[Saved entries]

——

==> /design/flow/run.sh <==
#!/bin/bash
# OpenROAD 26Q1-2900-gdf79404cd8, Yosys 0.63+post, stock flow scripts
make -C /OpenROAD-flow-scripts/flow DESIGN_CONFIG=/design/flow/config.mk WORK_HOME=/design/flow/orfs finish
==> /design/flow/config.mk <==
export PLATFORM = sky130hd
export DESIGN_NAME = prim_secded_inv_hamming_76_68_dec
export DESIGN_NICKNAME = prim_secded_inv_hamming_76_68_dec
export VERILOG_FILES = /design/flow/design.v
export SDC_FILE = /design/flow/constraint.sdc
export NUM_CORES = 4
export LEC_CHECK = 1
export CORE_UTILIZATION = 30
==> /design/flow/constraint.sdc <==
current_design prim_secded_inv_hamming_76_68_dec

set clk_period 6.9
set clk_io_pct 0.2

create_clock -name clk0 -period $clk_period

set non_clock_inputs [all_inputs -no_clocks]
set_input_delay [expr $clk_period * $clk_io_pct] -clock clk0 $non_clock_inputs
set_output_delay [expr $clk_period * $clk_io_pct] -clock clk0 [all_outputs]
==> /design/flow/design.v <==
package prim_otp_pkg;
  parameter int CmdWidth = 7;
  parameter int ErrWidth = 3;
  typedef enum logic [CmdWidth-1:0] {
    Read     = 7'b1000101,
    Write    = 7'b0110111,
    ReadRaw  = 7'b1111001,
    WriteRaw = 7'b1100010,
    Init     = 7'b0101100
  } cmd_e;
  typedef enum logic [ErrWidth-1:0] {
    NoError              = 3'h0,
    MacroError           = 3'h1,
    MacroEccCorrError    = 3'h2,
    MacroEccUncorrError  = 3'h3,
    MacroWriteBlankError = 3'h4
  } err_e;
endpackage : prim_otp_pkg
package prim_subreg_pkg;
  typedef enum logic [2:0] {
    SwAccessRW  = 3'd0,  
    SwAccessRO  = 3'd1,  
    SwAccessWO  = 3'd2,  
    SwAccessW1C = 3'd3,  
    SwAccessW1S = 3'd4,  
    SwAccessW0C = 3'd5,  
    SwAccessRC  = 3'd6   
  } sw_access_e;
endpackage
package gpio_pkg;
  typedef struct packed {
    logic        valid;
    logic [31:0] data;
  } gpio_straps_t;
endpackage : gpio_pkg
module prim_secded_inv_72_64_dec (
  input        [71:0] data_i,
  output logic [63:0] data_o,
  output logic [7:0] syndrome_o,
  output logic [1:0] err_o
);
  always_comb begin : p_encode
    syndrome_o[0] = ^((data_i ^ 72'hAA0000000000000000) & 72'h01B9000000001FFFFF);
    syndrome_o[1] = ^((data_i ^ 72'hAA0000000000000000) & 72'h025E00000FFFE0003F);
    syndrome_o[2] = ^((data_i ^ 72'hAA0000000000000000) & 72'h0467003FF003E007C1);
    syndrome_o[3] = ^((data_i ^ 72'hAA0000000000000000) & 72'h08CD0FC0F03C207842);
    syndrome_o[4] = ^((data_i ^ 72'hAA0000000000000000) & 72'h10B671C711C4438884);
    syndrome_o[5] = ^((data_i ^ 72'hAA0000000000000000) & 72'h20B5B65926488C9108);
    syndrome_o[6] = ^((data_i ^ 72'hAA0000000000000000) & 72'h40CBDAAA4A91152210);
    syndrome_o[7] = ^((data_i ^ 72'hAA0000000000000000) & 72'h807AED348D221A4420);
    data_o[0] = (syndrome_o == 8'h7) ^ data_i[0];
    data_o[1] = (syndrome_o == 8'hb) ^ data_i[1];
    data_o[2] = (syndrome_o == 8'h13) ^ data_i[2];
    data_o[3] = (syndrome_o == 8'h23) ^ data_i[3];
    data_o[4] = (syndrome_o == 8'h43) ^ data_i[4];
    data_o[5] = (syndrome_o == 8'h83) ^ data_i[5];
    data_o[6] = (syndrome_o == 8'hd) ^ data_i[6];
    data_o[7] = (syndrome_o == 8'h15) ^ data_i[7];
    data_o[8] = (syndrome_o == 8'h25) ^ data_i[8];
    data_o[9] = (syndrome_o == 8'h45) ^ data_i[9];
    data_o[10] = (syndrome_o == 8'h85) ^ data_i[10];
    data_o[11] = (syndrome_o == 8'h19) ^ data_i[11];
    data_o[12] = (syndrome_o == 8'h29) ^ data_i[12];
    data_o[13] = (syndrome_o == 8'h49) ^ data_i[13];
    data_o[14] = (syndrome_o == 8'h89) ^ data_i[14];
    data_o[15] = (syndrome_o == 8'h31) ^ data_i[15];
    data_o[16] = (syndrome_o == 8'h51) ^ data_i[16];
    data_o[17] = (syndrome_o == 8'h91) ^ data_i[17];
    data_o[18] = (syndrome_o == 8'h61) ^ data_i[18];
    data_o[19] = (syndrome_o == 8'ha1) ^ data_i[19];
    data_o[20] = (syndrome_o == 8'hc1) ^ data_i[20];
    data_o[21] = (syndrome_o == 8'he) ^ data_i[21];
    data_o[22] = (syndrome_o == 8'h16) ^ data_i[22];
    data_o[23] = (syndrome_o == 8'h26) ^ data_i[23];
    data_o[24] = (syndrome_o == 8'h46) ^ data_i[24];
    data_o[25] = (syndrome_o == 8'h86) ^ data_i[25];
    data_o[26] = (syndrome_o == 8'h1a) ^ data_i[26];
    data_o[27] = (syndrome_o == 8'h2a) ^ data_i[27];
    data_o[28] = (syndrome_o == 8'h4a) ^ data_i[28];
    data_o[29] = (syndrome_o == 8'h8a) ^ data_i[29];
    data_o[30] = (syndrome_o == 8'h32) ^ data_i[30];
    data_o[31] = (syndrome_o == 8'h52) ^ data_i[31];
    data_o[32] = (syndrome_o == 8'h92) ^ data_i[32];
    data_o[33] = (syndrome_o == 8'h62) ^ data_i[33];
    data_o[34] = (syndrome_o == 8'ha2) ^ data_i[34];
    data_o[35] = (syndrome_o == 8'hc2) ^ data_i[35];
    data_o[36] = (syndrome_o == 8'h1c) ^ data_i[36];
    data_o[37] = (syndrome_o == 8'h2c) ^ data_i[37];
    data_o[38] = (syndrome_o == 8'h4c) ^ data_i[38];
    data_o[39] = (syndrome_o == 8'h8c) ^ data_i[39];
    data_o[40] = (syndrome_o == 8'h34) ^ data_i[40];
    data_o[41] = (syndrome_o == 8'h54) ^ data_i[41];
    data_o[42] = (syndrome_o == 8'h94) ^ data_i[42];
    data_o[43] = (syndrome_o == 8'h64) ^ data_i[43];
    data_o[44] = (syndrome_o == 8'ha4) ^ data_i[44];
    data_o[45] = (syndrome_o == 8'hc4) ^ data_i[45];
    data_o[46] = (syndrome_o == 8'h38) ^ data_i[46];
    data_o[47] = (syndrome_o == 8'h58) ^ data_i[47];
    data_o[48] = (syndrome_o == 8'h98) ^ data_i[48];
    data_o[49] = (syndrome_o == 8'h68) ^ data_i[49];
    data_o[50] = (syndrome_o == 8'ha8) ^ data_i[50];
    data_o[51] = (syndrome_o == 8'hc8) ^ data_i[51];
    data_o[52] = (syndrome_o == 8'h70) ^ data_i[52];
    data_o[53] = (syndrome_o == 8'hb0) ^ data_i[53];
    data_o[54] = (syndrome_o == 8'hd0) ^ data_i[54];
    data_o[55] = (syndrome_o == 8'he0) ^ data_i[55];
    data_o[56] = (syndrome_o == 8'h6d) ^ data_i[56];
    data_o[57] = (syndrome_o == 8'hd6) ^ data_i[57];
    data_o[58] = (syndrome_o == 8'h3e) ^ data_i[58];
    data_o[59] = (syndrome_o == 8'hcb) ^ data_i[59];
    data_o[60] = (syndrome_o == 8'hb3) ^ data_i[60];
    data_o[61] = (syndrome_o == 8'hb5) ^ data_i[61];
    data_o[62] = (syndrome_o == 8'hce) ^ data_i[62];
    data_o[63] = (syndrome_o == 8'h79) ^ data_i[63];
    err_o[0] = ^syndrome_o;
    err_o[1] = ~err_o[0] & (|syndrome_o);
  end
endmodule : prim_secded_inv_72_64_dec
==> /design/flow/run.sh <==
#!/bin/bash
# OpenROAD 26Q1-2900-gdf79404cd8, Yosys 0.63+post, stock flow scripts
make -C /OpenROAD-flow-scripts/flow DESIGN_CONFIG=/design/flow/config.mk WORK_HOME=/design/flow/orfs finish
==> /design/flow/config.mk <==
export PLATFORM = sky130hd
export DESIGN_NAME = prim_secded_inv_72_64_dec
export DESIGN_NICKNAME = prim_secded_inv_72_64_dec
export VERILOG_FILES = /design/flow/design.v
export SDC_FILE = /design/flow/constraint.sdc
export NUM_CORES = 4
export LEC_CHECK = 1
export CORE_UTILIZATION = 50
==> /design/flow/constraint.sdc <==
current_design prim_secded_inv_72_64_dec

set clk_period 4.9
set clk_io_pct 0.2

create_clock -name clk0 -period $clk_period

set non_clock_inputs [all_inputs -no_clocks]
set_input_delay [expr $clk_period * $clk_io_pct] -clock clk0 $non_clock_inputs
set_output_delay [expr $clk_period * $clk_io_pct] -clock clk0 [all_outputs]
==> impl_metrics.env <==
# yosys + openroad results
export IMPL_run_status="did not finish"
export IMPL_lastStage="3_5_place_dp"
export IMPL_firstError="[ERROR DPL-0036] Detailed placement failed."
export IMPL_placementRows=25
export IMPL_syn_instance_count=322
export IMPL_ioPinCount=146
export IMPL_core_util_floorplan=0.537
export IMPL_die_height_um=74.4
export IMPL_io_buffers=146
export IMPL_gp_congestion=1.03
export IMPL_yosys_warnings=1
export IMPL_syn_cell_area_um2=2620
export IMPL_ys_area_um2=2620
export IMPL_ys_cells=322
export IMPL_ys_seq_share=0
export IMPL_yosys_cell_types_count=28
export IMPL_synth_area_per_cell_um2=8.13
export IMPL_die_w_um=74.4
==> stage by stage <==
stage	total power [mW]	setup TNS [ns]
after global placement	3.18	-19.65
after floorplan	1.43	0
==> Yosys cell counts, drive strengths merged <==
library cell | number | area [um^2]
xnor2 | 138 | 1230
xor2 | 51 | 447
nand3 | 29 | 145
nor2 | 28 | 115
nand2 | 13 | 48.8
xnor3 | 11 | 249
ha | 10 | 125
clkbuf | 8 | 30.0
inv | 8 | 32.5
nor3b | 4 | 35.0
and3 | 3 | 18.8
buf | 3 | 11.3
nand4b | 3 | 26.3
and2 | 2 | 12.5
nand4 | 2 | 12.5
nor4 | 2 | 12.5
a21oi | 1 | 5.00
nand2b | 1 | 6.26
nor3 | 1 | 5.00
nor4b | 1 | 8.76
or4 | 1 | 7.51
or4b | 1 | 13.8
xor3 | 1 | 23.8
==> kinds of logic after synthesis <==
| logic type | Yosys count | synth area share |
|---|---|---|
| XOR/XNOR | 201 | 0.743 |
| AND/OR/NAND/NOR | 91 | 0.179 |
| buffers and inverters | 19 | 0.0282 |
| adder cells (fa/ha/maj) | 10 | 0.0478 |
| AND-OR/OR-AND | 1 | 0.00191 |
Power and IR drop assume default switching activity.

——

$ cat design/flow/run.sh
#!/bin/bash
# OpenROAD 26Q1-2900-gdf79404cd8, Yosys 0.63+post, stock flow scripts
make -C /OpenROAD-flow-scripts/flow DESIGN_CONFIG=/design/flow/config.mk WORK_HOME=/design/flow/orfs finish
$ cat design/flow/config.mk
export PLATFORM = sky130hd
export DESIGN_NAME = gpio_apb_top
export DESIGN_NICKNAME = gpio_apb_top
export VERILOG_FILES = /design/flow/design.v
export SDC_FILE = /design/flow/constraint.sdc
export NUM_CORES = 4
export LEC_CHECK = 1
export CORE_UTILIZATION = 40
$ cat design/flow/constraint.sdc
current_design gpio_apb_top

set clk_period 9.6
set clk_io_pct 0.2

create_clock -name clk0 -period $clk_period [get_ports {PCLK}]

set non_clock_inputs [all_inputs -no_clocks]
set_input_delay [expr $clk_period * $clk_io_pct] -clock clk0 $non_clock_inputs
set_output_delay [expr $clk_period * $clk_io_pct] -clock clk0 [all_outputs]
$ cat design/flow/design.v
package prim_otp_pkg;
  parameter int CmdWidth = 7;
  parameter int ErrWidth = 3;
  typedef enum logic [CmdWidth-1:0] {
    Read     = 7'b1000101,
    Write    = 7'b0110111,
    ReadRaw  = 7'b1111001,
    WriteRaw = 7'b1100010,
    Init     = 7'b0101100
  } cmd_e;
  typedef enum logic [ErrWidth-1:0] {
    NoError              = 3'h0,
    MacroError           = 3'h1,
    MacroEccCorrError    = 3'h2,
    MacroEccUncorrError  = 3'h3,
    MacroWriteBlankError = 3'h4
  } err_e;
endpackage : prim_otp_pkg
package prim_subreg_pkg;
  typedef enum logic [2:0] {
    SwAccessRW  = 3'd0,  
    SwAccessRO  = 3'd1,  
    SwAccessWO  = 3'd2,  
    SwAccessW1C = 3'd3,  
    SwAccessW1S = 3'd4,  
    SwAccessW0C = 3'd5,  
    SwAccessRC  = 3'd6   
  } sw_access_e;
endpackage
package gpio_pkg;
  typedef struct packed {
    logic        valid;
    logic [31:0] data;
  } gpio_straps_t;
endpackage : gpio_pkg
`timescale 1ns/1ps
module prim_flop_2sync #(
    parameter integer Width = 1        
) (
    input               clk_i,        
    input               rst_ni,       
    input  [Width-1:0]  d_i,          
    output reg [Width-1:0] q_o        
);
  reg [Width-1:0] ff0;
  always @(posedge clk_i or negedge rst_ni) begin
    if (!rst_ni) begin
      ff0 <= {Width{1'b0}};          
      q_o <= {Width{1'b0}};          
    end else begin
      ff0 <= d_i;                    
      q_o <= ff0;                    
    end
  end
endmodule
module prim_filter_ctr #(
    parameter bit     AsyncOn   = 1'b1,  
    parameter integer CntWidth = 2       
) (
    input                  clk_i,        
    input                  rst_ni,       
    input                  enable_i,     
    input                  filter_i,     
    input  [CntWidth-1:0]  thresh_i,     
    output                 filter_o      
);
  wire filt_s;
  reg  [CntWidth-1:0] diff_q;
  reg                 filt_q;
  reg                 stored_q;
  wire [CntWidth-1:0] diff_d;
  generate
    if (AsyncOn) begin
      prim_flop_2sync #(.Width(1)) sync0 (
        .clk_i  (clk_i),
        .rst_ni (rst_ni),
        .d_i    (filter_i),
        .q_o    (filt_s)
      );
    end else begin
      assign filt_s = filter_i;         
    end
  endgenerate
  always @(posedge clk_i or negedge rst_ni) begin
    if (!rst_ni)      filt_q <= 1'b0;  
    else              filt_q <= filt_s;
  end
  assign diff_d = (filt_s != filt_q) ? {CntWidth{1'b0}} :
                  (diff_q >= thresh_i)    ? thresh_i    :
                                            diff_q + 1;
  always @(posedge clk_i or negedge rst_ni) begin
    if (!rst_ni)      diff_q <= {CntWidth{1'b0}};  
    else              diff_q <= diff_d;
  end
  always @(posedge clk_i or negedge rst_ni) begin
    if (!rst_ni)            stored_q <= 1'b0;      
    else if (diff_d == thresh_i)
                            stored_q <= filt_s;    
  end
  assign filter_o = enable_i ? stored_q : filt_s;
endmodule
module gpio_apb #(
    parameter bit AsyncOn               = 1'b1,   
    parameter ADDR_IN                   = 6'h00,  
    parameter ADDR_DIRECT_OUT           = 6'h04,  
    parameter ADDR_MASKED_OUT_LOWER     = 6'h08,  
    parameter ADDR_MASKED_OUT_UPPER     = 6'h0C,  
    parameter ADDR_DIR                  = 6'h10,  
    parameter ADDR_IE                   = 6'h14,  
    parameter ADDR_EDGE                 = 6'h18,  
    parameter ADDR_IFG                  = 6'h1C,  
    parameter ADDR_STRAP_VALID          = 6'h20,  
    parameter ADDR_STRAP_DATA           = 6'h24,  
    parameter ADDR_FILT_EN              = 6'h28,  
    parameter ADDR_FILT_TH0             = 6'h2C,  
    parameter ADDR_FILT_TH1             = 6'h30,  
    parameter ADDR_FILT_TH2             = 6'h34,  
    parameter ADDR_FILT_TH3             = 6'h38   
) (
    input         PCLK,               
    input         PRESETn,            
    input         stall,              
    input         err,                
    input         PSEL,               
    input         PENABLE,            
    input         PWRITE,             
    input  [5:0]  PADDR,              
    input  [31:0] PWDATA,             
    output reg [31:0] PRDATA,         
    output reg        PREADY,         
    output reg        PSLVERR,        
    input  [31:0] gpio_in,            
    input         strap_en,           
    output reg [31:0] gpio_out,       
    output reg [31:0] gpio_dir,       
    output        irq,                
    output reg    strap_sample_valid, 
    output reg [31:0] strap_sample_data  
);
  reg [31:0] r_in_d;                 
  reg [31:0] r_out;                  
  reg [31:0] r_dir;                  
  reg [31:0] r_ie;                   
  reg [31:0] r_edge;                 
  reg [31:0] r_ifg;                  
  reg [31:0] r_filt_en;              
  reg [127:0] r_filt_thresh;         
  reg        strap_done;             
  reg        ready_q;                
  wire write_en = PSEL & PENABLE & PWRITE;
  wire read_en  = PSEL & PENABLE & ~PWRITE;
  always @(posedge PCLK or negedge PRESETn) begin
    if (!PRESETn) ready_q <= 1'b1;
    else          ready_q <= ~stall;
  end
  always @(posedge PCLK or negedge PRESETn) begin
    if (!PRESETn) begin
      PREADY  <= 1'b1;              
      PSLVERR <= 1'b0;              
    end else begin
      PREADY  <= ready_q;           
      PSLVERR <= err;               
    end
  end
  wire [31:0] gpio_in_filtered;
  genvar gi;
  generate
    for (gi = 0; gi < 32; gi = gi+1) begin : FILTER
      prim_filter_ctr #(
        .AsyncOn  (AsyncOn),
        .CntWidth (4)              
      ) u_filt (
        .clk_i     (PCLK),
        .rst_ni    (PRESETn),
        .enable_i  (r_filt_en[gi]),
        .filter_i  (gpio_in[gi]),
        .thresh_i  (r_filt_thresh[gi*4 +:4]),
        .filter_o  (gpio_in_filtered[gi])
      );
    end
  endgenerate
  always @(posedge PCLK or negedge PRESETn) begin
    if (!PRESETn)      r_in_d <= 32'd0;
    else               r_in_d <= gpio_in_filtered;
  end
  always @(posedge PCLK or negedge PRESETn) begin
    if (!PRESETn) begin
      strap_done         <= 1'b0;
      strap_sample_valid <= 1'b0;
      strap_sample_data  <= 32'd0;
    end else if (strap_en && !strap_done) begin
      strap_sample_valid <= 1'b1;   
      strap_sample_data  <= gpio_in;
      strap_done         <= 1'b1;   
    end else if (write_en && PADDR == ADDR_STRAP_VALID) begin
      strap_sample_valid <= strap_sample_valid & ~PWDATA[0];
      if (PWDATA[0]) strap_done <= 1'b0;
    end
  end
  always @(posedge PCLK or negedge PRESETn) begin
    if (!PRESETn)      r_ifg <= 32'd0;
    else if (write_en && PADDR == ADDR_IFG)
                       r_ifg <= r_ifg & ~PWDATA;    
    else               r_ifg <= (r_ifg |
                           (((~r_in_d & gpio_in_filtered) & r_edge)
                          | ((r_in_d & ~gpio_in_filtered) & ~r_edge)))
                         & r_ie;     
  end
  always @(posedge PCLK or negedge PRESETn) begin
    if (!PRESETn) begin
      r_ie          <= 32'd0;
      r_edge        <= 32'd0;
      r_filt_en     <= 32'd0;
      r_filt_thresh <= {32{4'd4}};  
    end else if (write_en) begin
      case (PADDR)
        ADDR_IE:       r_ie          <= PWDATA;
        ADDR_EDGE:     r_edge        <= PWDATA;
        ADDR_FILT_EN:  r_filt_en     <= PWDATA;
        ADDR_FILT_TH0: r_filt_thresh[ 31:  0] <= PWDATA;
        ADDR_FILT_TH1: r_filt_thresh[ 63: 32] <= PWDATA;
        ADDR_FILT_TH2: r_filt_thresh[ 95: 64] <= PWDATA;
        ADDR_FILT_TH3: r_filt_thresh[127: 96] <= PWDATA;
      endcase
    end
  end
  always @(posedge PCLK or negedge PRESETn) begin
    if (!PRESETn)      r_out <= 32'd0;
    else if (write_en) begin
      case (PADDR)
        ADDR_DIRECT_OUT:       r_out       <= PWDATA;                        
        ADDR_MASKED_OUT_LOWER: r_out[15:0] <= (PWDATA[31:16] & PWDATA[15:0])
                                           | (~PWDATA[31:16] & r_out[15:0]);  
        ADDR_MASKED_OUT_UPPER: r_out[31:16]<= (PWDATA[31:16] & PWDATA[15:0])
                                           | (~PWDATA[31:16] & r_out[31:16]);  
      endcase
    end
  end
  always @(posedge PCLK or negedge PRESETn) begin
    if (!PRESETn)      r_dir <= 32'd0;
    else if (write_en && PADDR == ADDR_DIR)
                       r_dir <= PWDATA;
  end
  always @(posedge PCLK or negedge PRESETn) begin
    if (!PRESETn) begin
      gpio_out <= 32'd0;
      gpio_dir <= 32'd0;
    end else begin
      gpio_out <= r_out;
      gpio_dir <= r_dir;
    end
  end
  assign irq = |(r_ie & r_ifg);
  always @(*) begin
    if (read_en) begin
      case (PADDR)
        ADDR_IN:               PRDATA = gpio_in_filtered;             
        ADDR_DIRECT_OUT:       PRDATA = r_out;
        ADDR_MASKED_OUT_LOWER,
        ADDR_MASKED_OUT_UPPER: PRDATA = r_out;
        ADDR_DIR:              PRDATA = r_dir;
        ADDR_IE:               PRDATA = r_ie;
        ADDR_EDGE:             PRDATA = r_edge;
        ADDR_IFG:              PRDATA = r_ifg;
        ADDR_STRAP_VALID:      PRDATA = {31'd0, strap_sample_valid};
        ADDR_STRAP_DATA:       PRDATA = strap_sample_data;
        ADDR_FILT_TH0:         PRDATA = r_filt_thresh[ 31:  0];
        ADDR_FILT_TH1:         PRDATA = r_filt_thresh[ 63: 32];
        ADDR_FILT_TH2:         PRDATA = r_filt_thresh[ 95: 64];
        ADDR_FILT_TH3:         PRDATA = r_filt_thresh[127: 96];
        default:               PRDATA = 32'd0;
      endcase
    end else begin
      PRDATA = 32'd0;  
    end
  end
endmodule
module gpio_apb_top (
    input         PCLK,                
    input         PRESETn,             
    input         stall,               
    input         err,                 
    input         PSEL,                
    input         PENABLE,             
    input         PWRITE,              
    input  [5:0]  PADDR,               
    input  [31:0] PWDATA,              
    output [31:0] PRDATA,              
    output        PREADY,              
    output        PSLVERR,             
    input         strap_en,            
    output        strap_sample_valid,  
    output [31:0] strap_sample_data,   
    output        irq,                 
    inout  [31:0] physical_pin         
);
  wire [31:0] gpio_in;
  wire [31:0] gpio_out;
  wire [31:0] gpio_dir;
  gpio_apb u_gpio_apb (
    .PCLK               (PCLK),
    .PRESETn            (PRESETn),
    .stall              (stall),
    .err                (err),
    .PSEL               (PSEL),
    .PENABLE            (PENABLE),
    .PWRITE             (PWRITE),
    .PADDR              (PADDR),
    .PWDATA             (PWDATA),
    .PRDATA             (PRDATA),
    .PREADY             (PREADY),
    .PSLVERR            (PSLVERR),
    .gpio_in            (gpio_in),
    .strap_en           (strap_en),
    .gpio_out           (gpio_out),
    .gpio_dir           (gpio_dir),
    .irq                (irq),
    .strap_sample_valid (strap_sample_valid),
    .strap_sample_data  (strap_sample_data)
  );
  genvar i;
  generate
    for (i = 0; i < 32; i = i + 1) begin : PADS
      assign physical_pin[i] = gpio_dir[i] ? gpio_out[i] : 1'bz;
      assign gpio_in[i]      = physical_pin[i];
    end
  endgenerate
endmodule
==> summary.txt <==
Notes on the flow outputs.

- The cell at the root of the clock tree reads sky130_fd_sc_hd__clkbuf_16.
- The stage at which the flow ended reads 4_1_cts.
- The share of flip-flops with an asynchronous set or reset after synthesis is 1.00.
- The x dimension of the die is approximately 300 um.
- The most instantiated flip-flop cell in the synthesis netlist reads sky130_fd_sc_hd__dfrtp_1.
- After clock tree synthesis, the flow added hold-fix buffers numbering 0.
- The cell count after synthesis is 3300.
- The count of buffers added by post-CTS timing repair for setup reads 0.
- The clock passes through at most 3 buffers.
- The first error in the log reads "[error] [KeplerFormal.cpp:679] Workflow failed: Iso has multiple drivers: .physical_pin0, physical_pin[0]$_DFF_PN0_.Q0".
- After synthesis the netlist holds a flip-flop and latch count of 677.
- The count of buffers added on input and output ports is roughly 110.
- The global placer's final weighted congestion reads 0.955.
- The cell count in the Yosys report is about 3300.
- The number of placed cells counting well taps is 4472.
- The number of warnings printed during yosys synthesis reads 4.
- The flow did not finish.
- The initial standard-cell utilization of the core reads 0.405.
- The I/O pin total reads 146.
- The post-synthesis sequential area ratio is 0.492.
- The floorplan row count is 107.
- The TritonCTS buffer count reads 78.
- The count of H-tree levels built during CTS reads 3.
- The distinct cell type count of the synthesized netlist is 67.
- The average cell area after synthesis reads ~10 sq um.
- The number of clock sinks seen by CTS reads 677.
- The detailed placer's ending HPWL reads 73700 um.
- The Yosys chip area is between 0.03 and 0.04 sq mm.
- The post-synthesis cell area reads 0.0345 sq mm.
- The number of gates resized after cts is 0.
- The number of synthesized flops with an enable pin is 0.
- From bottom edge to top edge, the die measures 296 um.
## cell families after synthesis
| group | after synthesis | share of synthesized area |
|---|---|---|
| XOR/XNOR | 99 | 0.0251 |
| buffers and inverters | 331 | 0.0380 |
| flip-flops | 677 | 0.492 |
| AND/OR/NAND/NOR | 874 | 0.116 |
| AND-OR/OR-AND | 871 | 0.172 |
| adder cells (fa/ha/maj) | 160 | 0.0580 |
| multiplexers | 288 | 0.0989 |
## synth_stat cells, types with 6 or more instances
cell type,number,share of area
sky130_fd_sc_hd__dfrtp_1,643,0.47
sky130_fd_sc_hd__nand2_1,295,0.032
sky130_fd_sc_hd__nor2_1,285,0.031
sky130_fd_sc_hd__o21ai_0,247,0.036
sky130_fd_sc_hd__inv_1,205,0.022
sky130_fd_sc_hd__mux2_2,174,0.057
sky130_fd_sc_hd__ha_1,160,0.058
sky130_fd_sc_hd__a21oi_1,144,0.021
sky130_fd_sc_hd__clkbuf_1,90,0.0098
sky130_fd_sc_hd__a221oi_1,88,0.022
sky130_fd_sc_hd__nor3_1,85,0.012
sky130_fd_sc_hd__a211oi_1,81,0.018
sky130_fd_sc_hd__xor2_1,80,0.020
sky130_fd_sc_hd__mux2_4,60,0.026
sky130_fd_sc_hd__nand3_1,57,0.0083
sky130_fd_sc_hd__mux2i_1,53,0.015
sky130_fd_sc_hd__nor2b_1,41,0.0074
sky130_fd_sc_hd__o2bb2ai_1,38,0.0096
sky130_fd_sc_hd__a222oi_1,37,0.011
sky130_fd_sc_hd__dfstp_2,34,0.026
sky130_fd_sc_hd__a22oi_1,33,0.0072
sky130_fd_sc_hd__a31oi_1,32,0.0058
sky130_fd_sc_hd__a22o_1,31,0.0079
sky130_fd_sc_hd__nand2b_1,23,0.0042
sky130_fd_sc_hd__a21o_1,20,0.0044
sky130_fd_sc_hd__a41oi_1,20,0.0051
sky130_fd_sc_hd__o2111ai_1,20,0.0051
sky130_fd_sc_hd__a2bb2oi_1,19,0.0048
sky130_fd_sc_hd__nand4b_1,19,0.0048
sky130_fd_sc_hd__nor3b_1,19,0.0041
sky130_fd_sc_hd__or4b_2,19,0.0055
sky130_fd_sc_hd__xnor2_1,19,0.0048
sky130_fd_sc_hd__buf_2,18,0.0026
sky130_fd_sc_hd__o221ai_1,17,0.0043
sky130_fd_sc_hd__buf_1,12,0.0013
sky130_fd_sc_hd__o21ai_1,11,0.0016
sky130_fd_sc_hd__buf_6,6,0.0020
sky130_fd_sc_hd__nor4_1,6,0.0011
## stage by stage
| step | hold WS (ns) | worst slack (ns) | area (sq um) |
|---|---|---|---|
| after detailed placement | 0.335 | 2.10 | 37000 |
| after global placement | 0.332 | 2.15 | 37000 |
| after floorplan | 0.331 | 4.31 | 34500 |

——

• ACTION ITEM
Reprint exactly the lines above that start at the one with "data_o[63] = (syndrome_o" and end at the one with "export IMPL_syn_cell_area_um2=2620", keeping both and adding none.

• REPLY TO THE EXERCISE
    data_o[63] = (syndrome_o == 8'h79) ^ data_i[63];
    err_o[0] = ^syndrome_o;
    err_o[1] = ~err_o[0] & (|syndrome_o);
  end
endmodule : prim_secded_inv_72_64_dec
==> /design/flow/run.sh <==
#!/bin/bash
# OpenROAD 26Q1-2900-gdf79404cd8, Yosys 0.63+post, stock flow scripts
make -C /OpenROAD-flow-scripts/flow DESIGN_CONFIG=/design/flow/config.mk WORK_HOME=/design/flow/orfs finish
==> /design/flow/config.mk <==
export PLATFORM = sky130hd
export DESIGN_NAME = prim_secded_inv_72_64_dec
export DESIGN_NICKNAME = prim_secded_inv_72_64_dec
export VERILOG_FILES = /design/flow/design.v
export SDC_FILE = /design/flow/constraint.sdc
export NUM_CORES = 4
export LEC_CHECK = 1
export CORE_UTILIZATION = 50
==> /design/flow/constraint.sdc <==
current_design prim_secded_inv_72_64_dec

set clk_period 4.9
set clk_io_pct 0.2

create_clock -name clk0 -period $clk_period

set non_clock_inputs [all_inputs -no_clocks]
set_input_delay [expr $clk_period * $clk_io_pct] -clock clk0 $non_clock_inputs
set_output_delay [expr $clk_period * $clk_io_pct] -clock clk0 [all_outputs]
==> impl_metrics.env <==
# yosys + openroad results
export IMPL_run_status="did not finish"
export IMPL_lastStage="3_5_place_dp"
export IMPL_firstError="[ERROR DPL-0036] Detailed placement failed."
export IMPL_placementRows=25
export IMPL_syn_instance_count=322
export IMPL_ioPinCount=146
export IMPL_core_util_floorplan=0.537
export IMPL_die_height_um=74.4
export IMPL_io_buffers=146
export IMPL_gp_congestion=1.03
export IMPL_yosys_warnings=1
export IMPL_syn_cell_area_um2=2620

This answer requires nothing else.